Space-derived information supports water governance by turning complex, contested water systems into shared, transparent evidence, enabling scientists, policymakers, and communities to work from the same factual baseline. By providing consistent monitoring of floods, pollution, ecosystem change, and water availability, EO helps policymakers design adaptive regulations while giving communities timely, actionable insights about risks to livelihoods and health. Its independence from local political or institutional constraints strengthens accountability and trust, especially in regions where in situ data are sparse, disputed, or inaccessible. At the science-policy-community interface where I work, EO data thus acts as a boundary object, translating scientific knowledge into decision-relevant information that empowers inclusive and evidence-based water governance.

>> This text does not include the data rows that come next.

### src/hw/rtl/phonetic_word_finder_macros.svh
// Assertion macros shared by the RTL of the phonetic word finder.
// Each macro expects clk_i and rst_ni in scope.
`ifndef PHONETIC_WORD_FINDER_MACROS_SVH
`define PHONETIC_WORD_FINDER_MACROS_SVH

// Same-cycle implication, checked only outside reset.
`define PWF_ASSERT_IMPL(label, ante, cons) \
  label: assert property (@(posedge clk_i) disable iff (!rst_ni) (ante) |-> (cons)) \
    else $error("phonetic_word_finder: same-cycle assertion failed");

// Next-cycle implication, checked only outside reset.
`define PWF_ASSERT_NEXT(label, ante, cons) \
  label: assert property (@(posedge clk_i) disable iff (!rst_ni) (ante) |=> (cons)) \
    else $error("phonetic_word_finder: next-cycle assertion failed");

`endif

### src/hw/rtl/pwf_pkg.sv
package pwf_pkg;

  localparam int unsigned MaxKeyword = 8;
  localparam int unsigned CharW      = 8;
  localparam int unsigned WordW      = MaxKeyword * CharW;
  localparam int unsigned KeyIdxW    = $clog2(MaxKeyword);
  localparam int unsigned CountW     = $clog2(MaxKeyword + 2);
  localparam int unsigned LengthW    = 4;
  localparam int unsigned CfgIdxW    = 2;
  localparam int unsigned CfgDataW   = 64;

  // Distance between an upper-case and a lower-case letter.
  localparam logic [CharW:0] CaseGap = (CharW + 1)'(32);

  typedef enum logic [CfgIdxW-1:0] {
    RegKeywordChars  = 2'd0,
    RegKeywordLength = 2'd1
  } cfg_reg_e;

  typedef enum logic [3:0] {
    SndNone,
    SndD,
    SndU,
    SndV,
    SndC,
    SndG,
    SndI,
    SndS,
    SndB
  } snd_class_e;

  typedef struct packed {
    logic               found;
    logic [WordW-1:0]   matched_word;
    logic [LengthW-1:0] matched_length;
  } result_t;

  function automatic logic is_letter(input logic [CharW-1:0] c);
    return ((c >= 8'h61) && (c <= 8'h7a)) || ((c >= 8'h41) && (c <= 8'h5a));
  endfunction

  function automatic snd_class_e sound_class(input logic [CharW-1:0] c);
    logic [CharW-1:0] lc;
    snd_class_e       cls;
    lc  = c | 8'h20;
    cls = SndNone;
    if (is_letter(c)) begin
      case (lc) inside
        8'h64, 8'h74:        cls = SndD;  // d t
        8'h75, 8'h6f:        cls = SndU;  // u o
        8'h76, 8'h77:        cls = SndV;  // v w
        8'h63, 8'h6b, 8'h71: cls = SndC;  // c k q
        8'h67, 8'h6a:        cls = SndG;  // g j
        8'h69, 8'h79:        cls = SndI;  // i y
        8'h73, 8'h7a:        cls = SndS;  // s z
        8'h62, 8'h66, 8'h70: cls = SndB;  // b f p
        default:             cls = SndNone;
      endcase
    end
    return cls;
  endfunction

  // True when a text letter counts as equal to the keyword byte.
  function automatic logic letter_ok(input logic [CharW-1:0] key, input logic [CharW-1:0] txt);
    snd_class_e     kc;
    logic [CharW:0] ky9;
    logic [CharW:0] tx9;
    logic           ok;
    kc  = sound_class(key);
    ky9 = {1'b0, key};
    tx9 = {1'b0, txt};
    if (kc != SndNone) begin
      ok = (sound_class(txt) == kc);
    end else if (key[CharW-1]) begin
      ok = 1'b0;
    end else begin
      ok = (tx9 == ky9) || (tx9 == ky9 + CaseGap) || (tx9 + CaseGap == ky9);
    end
    return ok;
  endfunction

endpackage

Which emerging EO tools, platforms, or missions do you believe hold the most potential for improving water management and environmental remediation?
The list is inexhaustive. Although this is not my area, what I have read indicates that the NASA-CNES SWOT (Surface Water and Ocean Topography) mission could provide near-global, high-resolution measurements of river width, surface water elevation, slope, and storage, including streams and estuaries. Also, Sentinel-1 SAR provides all-weather, day-and-night imaging, which makes it very useful in cloud-covered and humid regions where optical data often fails. This could support mapping of oil spills, surface water extent, and wetland inundation. I would also point to the growing role of AI-enabled EO and digital twins, which could enhance predictive, decision-ready intelligence and not just maps.
If you could shape one policy reform to accelerate the use of space data for water security in developing regions, what would it be?
If I could shape one policy reform, it would be to mandate that publicly funded water, environment, and infrastructure programmes in developing regions, such as the Niger Delta of Nigeria, must systematically integrate open-access EO data alongside in-situ monitoring. This will address a major challenge by integrating legal requirements with capacity building and co-production/co-management, ensuring scientists, policymakers, and communities can jointly interpret satellite data for decisions on rivers, pollution, and ecosystem restoration. This will ensure space-derived data are seen as essential public infrastructure for water security.
What are the three skills you use daily in your research?
I use environmental systems analysis. I apply systems thinking to understand how water, soil, ecosystems, pollution, and climate processes interact, particularly within coastal environments. I also adopt geospatial and data-driven evidence to analyse, integrate, and interpret spatial and environmental datasets, e.g., water quality indices, monitoring datasets, to identify risks, patterns, and trends. Lastly, I adopt knowledge translation and stakeholder engagement by translating scientific insights into policy- and community-relevant contexts, thereby bridging technical evidence with governance, planning, and local decision-making.
What is your favorite aggregate state of water and why?
This would be liquid, because my research mostly focuses on rivers, groundwater, wetlands, and polluted surface water, where water serves as a pathway for transport of contaminants, sustains ecosystems, and directly affects livelihoods. Liquid form is also the state where water can be remediated and monitored, which makes decision-making possible in real time.